Signs of US becoming a failed state
As I write this, it seems extremely likely that Joe Biden has won the presidency. And he clearly received millions more votes than his opponent. He can and should claim that he has been given a strong mandate to govern the nation.
Joe Biden is president-elect
Joe Biden has defeated incumbent President Donald Trump after major media outlets announced the former's victory in the US presidential election. Trump has yet to concede. The result was announced after this column was published in the NYT.

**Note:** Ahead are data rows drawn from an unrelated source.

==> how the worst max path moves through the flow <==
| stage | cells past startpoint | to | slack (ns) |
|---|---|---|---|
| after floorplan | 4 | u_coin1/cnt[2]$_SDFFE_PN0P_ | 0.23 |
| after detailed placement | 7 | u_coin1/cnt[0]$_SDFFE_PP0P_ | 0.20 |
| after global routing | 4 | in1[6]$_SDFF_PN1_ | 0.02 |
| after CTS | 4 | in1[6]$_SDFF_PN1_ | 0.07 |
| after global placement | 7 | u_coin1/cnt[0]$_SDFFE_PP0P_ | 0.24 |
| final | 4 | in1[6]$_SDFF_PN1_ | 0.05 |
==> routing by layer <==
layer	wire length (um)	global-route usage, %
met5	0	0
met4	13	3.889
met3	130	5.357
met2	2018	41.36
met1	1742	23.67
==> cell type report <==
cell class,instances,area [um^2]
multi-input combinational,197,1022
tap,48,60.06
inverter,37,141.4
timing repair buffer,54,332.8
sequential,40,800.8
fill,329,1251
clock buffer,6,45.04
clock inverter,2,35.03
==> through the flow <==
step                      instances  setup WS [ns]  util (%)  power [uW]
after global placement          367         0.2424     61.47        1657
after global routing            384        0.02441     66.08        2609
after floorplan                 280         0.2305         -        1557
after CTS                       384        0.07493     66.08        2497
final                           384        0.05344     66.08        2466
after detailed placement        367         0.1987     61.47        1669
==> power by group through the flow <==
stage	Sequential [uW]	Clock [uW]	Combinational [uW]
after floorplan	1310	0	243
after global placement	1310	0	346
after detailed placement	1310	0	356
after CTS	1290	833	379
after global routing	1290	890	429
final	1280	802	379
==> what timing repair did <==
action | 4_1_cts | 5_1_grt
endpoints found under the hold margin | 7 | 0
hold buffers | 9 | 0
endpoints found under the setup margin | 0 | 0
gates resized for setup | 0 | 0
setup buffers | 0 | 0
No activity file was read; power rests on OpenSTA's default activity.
$ cat src/rtl/sync_fifo.sv
// Synchronous FIFO with the head word presented combinationally.
// A push is accepted while full when a pop happens in the same cycle.
module sync_fifo #(
  parameter int DATA_WIDTH = 2,
  parameter int FIFO_DEPTH = 64
) (
  input  logic                  clk,
  input  logic                  rst_n,
  input  logic                  i_wrEn,
  input  logic [DATA_WIDTH-1:0] i_wrData,
  input  logic                  i_rdEn,
  output logic [DATA_WIDTH-1:0] o_rdData,
  output logic                  o_full,
  output logic                  o_empty
);

  localparam int PTR_W = (FIFO_DEPTH > 1) ? $clog2(FIFO_DEPTH) : 1;
  localparam int CNT_W = $clog2(FIFO_DEPTH + 1);

  logic [DATA_WIDTH-1:0] r_mem [FIFO_DEPTH];
  logic [PTR_W-1:0]      r_wrPtr;
  logic [PTR_W-1:0]      r_rdPtr;
  logic [CNT_W-1:0]      r_count;
  logic                  w_doPush;
  logic                  w_doPop;

  assign o_full   = (r_count == CNT_W'(FIFO_DEPTH));
  assign o_empty  = (r_count == '0);
  assign o_rdData = r_mem[r_rdPtr];
  assign w_doPop  = i_rdEn && !o_empty;
  assign w_doPush = i_wrEn && (!o_full || w_doPop);

  // Storage array; contents need no reset because occupancy guards every read.
  always_ff @(posedge clk) begin
    if (w_doPush) r_mem[r_wrPtr] <= i_wrData;
  end

  // Pointer and occupancy tracking; a simultaneous push and pop leaves the count unchanged.
  always_ff @(posedge clk or negedge rst_n) begin
    if (!rst_n) begin
      r_wrPtr <= '0;
      r_rdPtr <= '0;
      r_count <= '0;
    end else begin
      if (w_doPush) r_wrPtr <= (r_wrPtr == PTR_W'(FIFO_DEPTH - 1)) ? '0 : r_wrPtr + 1'b1;
      if (w_doPop)  r_rdPtr <= (r_rdPtr == PTR_W'(FIFO_DEPTH - 1)) ? '0 : r_rdPtr + 1'b1;
      case ({w_doPush, w_doPop})
        2'b10:   r_count <= r_count + 1'b1;
        2'b01:   r_count <= r_count - 1'b1;
        default: r_count <= r_count;
      endcase
    end
  end

endmodule
<file path="src/rtl/phase_sequencer_if.sv">
// Core <-> phase sequencer bundle: decoder inputs, exec/step, strobes.
// The step signal exists only when STEP_MODE_EN is defined.
interface phase_sequencer_if #(
  parameter int CNT_W = 16
);
  logic             exec;
  logic [15:0]      instr;
  logic             reg_write;
  logic             pc_src;
`ifdef STEP_MODE_EN
  logic             step;
`endif
  logic [4:0]       phase;
  logic             ir_load;
  logic             pc_inc;
  logic             pc_branch;
  logic             mem_rd;
  logic             mem_wr;
  logic             rf_we;
  logic             running;
  logic             halted;
  logic [CNT_W-1:0] retired;

`ifdef STEP_MODE_EN
  modport master (
    output exec, instr, reg_write, pc_src, step,
    input  phase, ir_load, pc_inc, pc_branch, mem_rd,
    input  mem_wr, rf_we, running, halted, retired
  );
  modport slave (
    input  exec, instr, reg_write, pc_src, step,
    output phase, ir_load, pc_inc, pc_branch, mem_rd,
    output mem_wr, rf_we, running, halted, retired
  );
`else
  modport master (
    output exec, instr, reg_write, pc_src,
    input  phase, ir_load, pc_inc, pc_branch, mem_rd,
    input  mem_wr, rf_we, running, halted, retired
  );
  modport slave (
    input  exec, instr, reg_write, pc_src,
    output phase, ir_load, pc_inc, pc_branch, mem_rd,
    output mem_wr, rf_we, running, halted, retired
  );
`endif
endinterface

</file>
<file path="src/rtl/phase_sequencer.sv">
// Five-phase instruction sequencer with exec run/stop and sticky HLT.
// Optional single-step input enabled by defining STEP_MODE_EN.
module phase_sequencer #(
  parameter int CNT_W = 16
) (
  input logic              clock,
  input logic              reset,
  phase_sequencer_if.slave bus
);

  // One-hot states so the phase output is the register itself
  typedef enum logic [5:0] {
    IDLE = 6'b000000,
    P1   = 6'b000001,
    P2   = 6'b000010,
    P3   = 6'b000100,
    P4   = 6'b001000,
    P5   = 6'b010000,
    HALT = 6'b100000
  } state_t;

  state_t           state_q, state_d;
  logic             exec_q;
  logic             stop_q, stop_d;
  logic [CNT_W-1:0] retired_q, retired_d;
  logic             exec_rise;
  logic             step_rise;
  logic             is_hlt;

  assign exec_rise = bus.exec & ~exec_q;
  assign is_hlt    = (bus.instr[15:14] == 2'b11) &&
                     (bus.instr[7:4] == 4'hf);

`ifdef STEP_MODE_EN
  logic step_q;

  assign step_rise = bus.step & ~step_q;

  always_ff @(posedge clock or posedge reset) begin
    if (reset) begin
      step_q <= 1'b0;
    end else begin
      step_q <= bus.step;
    end
  end
`else
  assign step_rise = 1'b0;
`endif

  always_comb begin
    state_d   = state_q;
    stop_d    = stop_q;
    retired_d = retired_q;
    unique case (state_q)
      IDLE: begin
        if (exec_rise) begin
          state_d = P1;
        end else if (step_rise) begin
          // a single step is a run with the stop already requested
          state_d = P1;
          stop_d  = 1'b1;
        end
      end
      P1, P2, P3, P4: begin
        state_d = state_t'(state_q << 1);
        stop_d  = stop_q | exec_rise;
      end
      P5: begin
        stop_d    = 1'b0;
        retired_d = retired_q + CNT_W'(1);
        if (is_hlt) begin
          state_d = HALT;
        end else if (stop_q | exec_rise) begin
          state_d = IDLE;
        end else begin
          state_d = P1;
        end
      end
      HALT: begin
        state_d = HALT;
      end
      default: begin
        state_d = IDLE;
      end
    endcase
  end

  always_ff @(posedge clock or posedge reset) begin
    if (reset) begin
      state_q   <= IDLE;
      exec_q    <= 1'b0;
      stop_q    <= 1'b0;
      retired_q <= '0;
    end else begin
      state_q   <= state_d;
      exec_q    <= bus.exec;
      stop_q    <= stop_d;
      retired_q <= retired_d;
    end
  end

  assign bus.phase     = state_q[4:0];
  assign bus.running   = |state_q[4:0];
  assign bus.halted    = state_q[5];
  assign bus.retired   = retired_q;
  assign bus.ir_load   = state_q == P1;
  assign bus.pc_inc    = state_q == P1;
  assign bus.mem_rd    = (state_q == P4) &&
                         (bus.instr[15:14] == 2'b00);
  assign bus.mem_wr    = (state_q == P4) &&
                         (bus.instr[15:14] == 2'b01);
  assign bus.rf_we     = (state_q == P5) & bus.reg_write;
  assign bus.pc_branch = (state_q == P5) & bus.pc_src;

endmodule

</file>
<file path="src/flat_wrapper.sv">
// flat-port wrapper written by rule: the top's interface ports become plain ports
module phase_sequencer_flat 
#(
  parameter int CNT_W = 16
)
  (clock, reset, bus_exec, bus_instr, bus_reg_write, bus_pc_src, bus_phase, bus_ir_load, bus_pc_inc, bus_pc_branch, bus_mem_rd, bus_mem_wr, bus_rf_we, bus_running, bus_halted, bus_retired);
  phase_sequencer_if #(.CNT_W(CNT_W)) bus_i ();
  input logic clock;
  input logic reset;
  input wire logic [$bits(bus_i.exec)-1:0] bus_exec;
  input wire logic [$bits(bus_i.instr)-1:0] bus_instr;
  input wire logic [$bits(bus_i.reg_write)-1:0] bus_reg_write;
  input wire logic [$bits(bus_i.pc_src)-1:0] bus_pc_src;
  output wire logic [$bits(bus_i.phase)-1:0] bus_phase;
  output wire logic [$bits(bus_i.ir_load)-1:0] bus_ir_load;
  output wire logic [$bits(bus_i.pc_inc)-1:0] bus_pc_inc;
  output wire logic [$bits(bus_i.pc_branch)-1:0] bus_pc_branch;
  output wire logic [$bits(bus_i.mem_rd)-1:0] bus_mem_rd;
  output wire logic [$bits(bus_i.mem_wr)-1:0] bus_mem_wr;
  output wire logic [$bits(bus_i.rf_we)-1:0] bus_rf_we;
  output wire logic [$bits(bus_i.running)-1:0] bus_running;
  output wire logic [$bits(bus_i.halted)-1:0] bus_halted;
  output wire logic [$bits(bus_i.retired)-1:0] bus_retired;
  assign bus_i.exec = bus_exec;
  assign bus_i.instr = bus_instr;
  assign bus_i.reg_write = bus_reg_write;
  assign bus_i.pc_src = bus_pc_src;
  assign bus_phase = bus_i.phase;
  assign bus_ir_load = bus_i.ir_load;
  assign bus_pc_inc = bus_i.pc_inc;
  assign bus_pc_branch = bus_i.pc_branch;
  assign bus_mem_rd = bus_i.mem_rd;
  assign bus_mem_wr = bus_i.mem_wr;
  assign bus_rf_we = bus_i.rf_we;
  assign bus_running = bus_i.running;
  assign bus_halted = bus_i.halted;
  assign bus_retired = bus_i.retired;
  phase_sequencer #(.CNT_W(CNT_W)) u_core (.clock(clock), .reset(reset), .bus(bus_i));
endmodule
</file>
<file path="config.mk">
export PLATFORM = sky130hd
export DESIGN_NAME = phase_sequencer_flat
export DESIGN_NICKNAME = d
export VERILOG_FILES = /design/src/rtl/phase_sequencer_if.sv /design/src/rtl/phase_sequencer.sv /design/src/flat_wrapper.sv
export SDC_FILE = /design/constraint.sdc
export NUM_CORES = 1
export LEC_CHECK = 0
export ABC_AREA = 1
export BUFFER_PORTS_ARGS = -buffer_cell sky130_fd_sc_hd__buf_2
export CORE_MARGIN = 5
export CORE_UTILIZATION = 25
export DETAILED_ROUTE_END_ITERATION = 12
export PLACE_DENSITY = 0.56
export SYNTH_ARGS = -nofsm -noshare
export SYNTH_HDL_FRONTEND = slang
export SYNTH_SLANG_ARGS = --single-unit
</file>
<file path="constraint.sdc">
create_clock -name clock -period 1.1 [get_ports clock]
set_input_delay 0.055 -clock clock [delete_from_list [all_inputs] [get_ports clock]]
set_output_delay 0.055 -clock clock [all_outputs]
set_load 0.03 [all_outputs]
</file>
---- Yosys cells after proc, flatten, opt, wreduce, memory -nomap -nowiden ----
Index checks and enable logic that the tools add are counted.
storage, ports and cells
  register bits ........................... 24
  input bits .............................. 21
  word-level logic and storage cells ...... 33
operators by class
  muxes and demuxes ....................... 5
  add/subtract/negate cells ............... 1
  bitwise operators ....................... 5
  eq/ne operators ......................... 10
  reductions and logical operators ........ 8
operators by type and width
  operator                                                               count
  6-bit one-hot mux with 4 select lines                                  1
  16-bit by 1-bit adder with 16-bit output, second input constant        1
  6-bit 2-to-1 mux                                                       2
  6-bit by 1-bit equality test with 1-bit output, second input constant  1
  6-bit by 2-bit equality test with 1-bit output, second input constant  1
  6-bit by 3-bit equality test with 1-bit output, second input constant  1
  6-bit by 4-bit equality test with 1-bit output, second input constant  1
  6-bit by 5-bit equality test with 1-bit output, second input constant  1
  6-bit equality test, second input constant                             1
  6-bit zero test                                                        1
  5-bit OR reduction                                                     1
  4-bit equality test, second input constant                             1
  4-bit OR reduction                                                     1
  1-bit AND                                                              3
  1-bit logical AND                                                      3
  2-bit by 1-bit equality test with 1-bit output, second input constant  1
  2-bit equality test, second input constant                             1
  2-bit zero test                                                        1
  2-bit by 1-bit != test with 1-bit output, second input constant        1
  1-bit one-hot mux with 2 select lines                                  1
  2-bit nonzero test                                                     1
  1-bit 2-to-1 mux                                                       1
  1-bit NOT                                                              1
  1-bit bitwise OR                                                       1

---- Longest topological paths before layout ----
  depth in word-level cells ............... 6
  gate-level depth with buffers ........... 8

---- Least setup slack after synthesis ----
No wires, ideal clock.
  path kind ............................... flip-flop to output port
  start point ............................. register u_core.state_q[4]
  end point ............................... output bus_mem_rd
  slack ................................... -0.531 ns
  data arrival time ....................... 1.576 ns
  buffers on the path ..................... 0
  stages on the path, launching flop included .. 5
  path through ............................ dfrtp_1 nor2_1 nand3_1 or2_2 nor2_1
between the ends
  cells in the longest elaborated chain, start to end .. 2
RTL lines
  item                                            RTL line                RTL
  start: declaration                              phase_sequencer.sv:22   state_t state_q, state_d;
  start signal: assignment                        phase_sequencer.sv:95   state_q <= state_d;
  6-bit by 4-bit equality test with 1-bit output  phase_sequencer.sv:108  assign bus.mem_rd = (state_q == P4) &&
  1-bit logical AND                               phase_sequencer.sv:108
  end: declaration                                flat_wrapper.sv:18      output wire logic [$bits(bus_i.mem_rd)-1:0] bus_mem_rd;
No other way between the ends.

---- Worst setup path after layout ----
  start point ............................. register u_core.state_q[0]
  end point ............................... output bus_mem_rd
The elaborated chain is that of the path after synthesis.

==> run summary <==
• **count of placed standard cells in the final layout, fillers left out** 355
• **setup slack after layout** -0.389 ns
• **Register-to-Register Path Depth** 7
• **pin count of the biggest net entering global routing** 25
• **kind of end point of the critical path** primary output
• **top cells by area in the synthesized netlist** sky130_fd_sc_hd__dfrtp_1 (43%), sky130_fd_sc_hd__nand2_1 (16%), sky130_fd_sc_hd__inv_1 (8.4%)
• **insertion delay to the later sink of the worst-skew pair** 0.27 ns
• **final hold vios** 0
• **via count of the first global-routing pass** 1478
• **combined global-route utilization of all metal layers** 11.5%
• **Worst R2R Setup Slack** -0.33 ns
• **drt via density** 4.19
• **total wire length** 4020 um
• **Global Route met1 Usage** 14.4%
• **Max Transition Viols Final** 0
• **# H-tree levels** 1
• **met2 Track Usage GR** 19.6%
• **sequential-to-total area share from yosys stat** 43.2%
• **Critical path destination** bus_mem_rd
• **antenna violations before repair** 0
• **Via Count** 1488
• **actual slew at the worst max-slew pin** 0.333 ns
• **run status** finished with violations
• **setup TNS** -7.33 ns
• **Slew headroom** 77.8%
• **clock buffer depth** 2
• **Sequential Area** 617 um2
• **Die X** 84.6 um
• **CTS sink count** 24
• **Final Skew** 0.0106 ns
• **placeable core region** 5440 um2
• **DRC violation count after routing** 0
• **minimum hold slack** 0.108 ns
• **Critical Setup Path Class** flop to primary output
• **worst min path class** input pin to flop
• **cell depth of the worst hold path** 3
• **Initial Util** 25.6%
• **num rows** 27
• **Most Used Layer, Global Route** met2
• **number of failing setup endpoints in the final timing report** 28
• **final clock period utilization by the worst path** 135%
• **Async SR Flop Fraction** 100%
• **Num CTS Buffers** 3
• **pre-CTS worst setup slack** -0.266 ns
• **Post-layout nets** 306
• **Yosys reg bits** 24
• **Die Ht** 84.6 um
• **root buf cell** sky130_fd_sc_hd__clkbuf_8
• **# IOs** 50
• **share of post-route cells with drive strength above 1** 56.5%
• **EDFF count, synth** 0
• **port bufs** 39
• **number of nets produced by synthesis** 214
• **highest fanout seen on the critical path** 3
• **iteration count of the initial detailed-routing pass** 4
• **Avg Cell Area, Syn** 7.24 um2
• **Overflow after GRT** 0
• **most frequently used cell type in the post-synthesis netlist** sky130_fd_sc_hd__nand2_1
• **number of diodes added for antenna fixing** 0
• **primary flip-flop cell chosen by synthesis mapping** sky130_fd_sc_hd__dfrtp_1
• **grt met3 use** 3.14%
• **area enclosed by the die boundary** 7150 um2
• **Peak VDD IR** 454 uV
• **beginning of the critical path** u_core.state_q[0]
• **layout overhead on the synthesized area** 84.6%
• **final RePlAce weighted congestion** 0.772
• **crit path DAT** 1.43 ns
• **power density over cell area** 675 nW/um2
• **critical path launch point type** flop
• **area taken by multi-input logic gates** 871 um2
• **average wire per standard cell** 11.3 um
• **leading post-synthesis cells by instance count** sky130_fd_sc_hd__nand2_1 (61), sky130_fd_sc_hd__inv_1 (31), sky130_fd_sc_hd__nor2_1 (31)
• **share of the synthesized area in the top cell type** 43.2%
• **RSZ-0062 raised after global routing** true
• **Max Clk Rate** 0.672 GHz
• **Syn Std Cell Area** 1390 um2
• **total number of yosys warnings** 0
• **CTS tree** done
• **estimated wirelength of the detail-placed design** 2910 um
• **number of DRC markers in iteration 0** 23
• **critical path required time** 1.04 ns
• **wire length of the first global-routing pass** 6760 um
• **minimum clock period** 1.49 ns
• **total placed cells including tap cells** 331
• **synthesized instance count** 192
• **number of distinct library cell variants in the gate-level netlist after synthesis** 24
• **Filler cells** 519
• **violated checks** negative setup slack
• **origin of the critical flop-to-flop path** u_core.state_q[2]
• **cell type contributing the most total cell area after synthesis** sky130_fd_sc_hd__dfrtp_1
• **Max Cap Violations** 0
• **antenna viol nets, final** 0
• **end of the worst register-to-register path** u_core.bus.retired[3]
• **leakage power figure** 1.32 nW
• **clock slew seen by the registers of the worst setup and hold paths** 0.10 ns
worst max-delay path, cell delays in order (launching register included):
cell and delay [ns]:
sky130_fd_sc_hd__dfrtp_2 0.43, sky130_fd_sc_hd__nor2_4 0.15, sky130_fd_sc_hd__nand3_2 0.10, sky130_fd_sc_hd__or2_4 0.26
sky130_fd_sc_hd__nor2_4 0.09, sky130_fd_sc_hd__buf_6 0.13
stage by stage:
step	instance area, um2	utilization, %	power, mW
finish	2570	47.2	1.73
global route	2570	47.2	1.80
CTS	2390	44.0	1.75
detailed placement	1980	36.5	0.959
global placement	1980	36.5	0.957
floorplan	1500	-	0.928
layer usage:
layer | vias up | routed length [um]
met3 | 2 | 219
met2 | 29 | 2050
met1 | 697 | 1740
met4 | 0 | 19
li1 | 760 | -
met5 | - | 0
logic make-up after synthesis:
kind of cell	Yosys count	share of synthesized area (%)
xor+xnor	9	6.21
compound gates	10	4.41
flops	24	43.2
simple gates	113	34.2
fa+ha+maj	1	0.900
buf+inv	35	11.1
area by class of cell:
type | count | share of cell area (%)
tap | 72 | 3.51
clock inverter | 1 | 1.17
clock buffer | 3 | 1.61
inverter | 32 | 4.97
timing repair buffer | 90 | 30.8
sequential | 24 | 24.0
multi-input combinational | 133 | 33.9
worst min path at each step:
| stage | start | end | slack [ns] |
|---|---|---|---|
| floorplan | reset | u_core.bus.retired[11] | 0.07 |
| global placement | reset | u_core.bus.retired[8] | 0.13 |
| detailed placement | reset | u_core.bus.retired[8] | 0.13 |
| CTS | bus_instr[15] | u_core.state_q[5] | 0.10 |
| global route | bus_instr[15] | u_core.state_q[5] | 0.12 |
| finish | bus_instr[15] | u_core.state_q[5] | 0.11 |
report_power, final:
part           switching (mW)  internal, mW
registers            0.000371         0.883
logic                  0.0378        0.0256
clock network           0.299         0.487
cell usage in the layout, fill, tap and decap left out, drive strengths merged, types with 2 or more instances in the layout:
master / count
nand3: 11
dlygate4sd3: 2
nor2: 35
o21ai: 7
buf: 88
inv: 32
nand4: 4
nand2: 62
xnor2: 6
clkbuf: 3
xor2: 3
dfrtp: 24
sequential cells by signal, indices dropped and copies added, names as in the netlist:
register,count
u_core.bus.retired,16
u_core.state_q,6
u_core.exec_q,1
u_core.stop_q,1
what timing repair did:
item | in CTS | in global routing
pin swaps | 17 | 21
endpoints found under the setup margin | 28 | 39
cloned | 1 | 0
endpoints found under the hold margin | 25 | 0
setup buffers | 14 | 9
hold buffers | 2 | 0
resized for setup | 64 | 43
No activity file was read; power rests on OpenSTA's default activity.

But there are real questions about whether he will, in fact, be able
to govern. At the moment, it seems likely that the Senate — which is
wildly unrepresentative of the American people — will remain in the
hands of an extremist party that will sabotage Biden in every way it
can.
Before I get into the problems this confrontation is likely to cause, let’s talk about just how unrepresentative the Senate is.
Every state, of course, has two senators — which means that Wyoming’s
579,000 residents have as much weight as California’s 39 million. The
overweighted states tend to be much less urbanized than the nation as a
whole. And given the growing political divide between metropolitan and
rural areas, this gives the Senate a strong rightward tilt.
An analysis by the website FiveThirtyEight.com found that the Senate in
effect represents an electorate almost 7 percentage points more
Republican than the average voter. Cases like Susan Collins, who held on
in Maine, a Democratic state, are exceptions; the underlying right-wing
skew of the Senate is the main reason the GOP will probably retain
control despite a substantial Democratic victory in the presidential
popular vote.
But, you may ask, why is divided control of government such a problem?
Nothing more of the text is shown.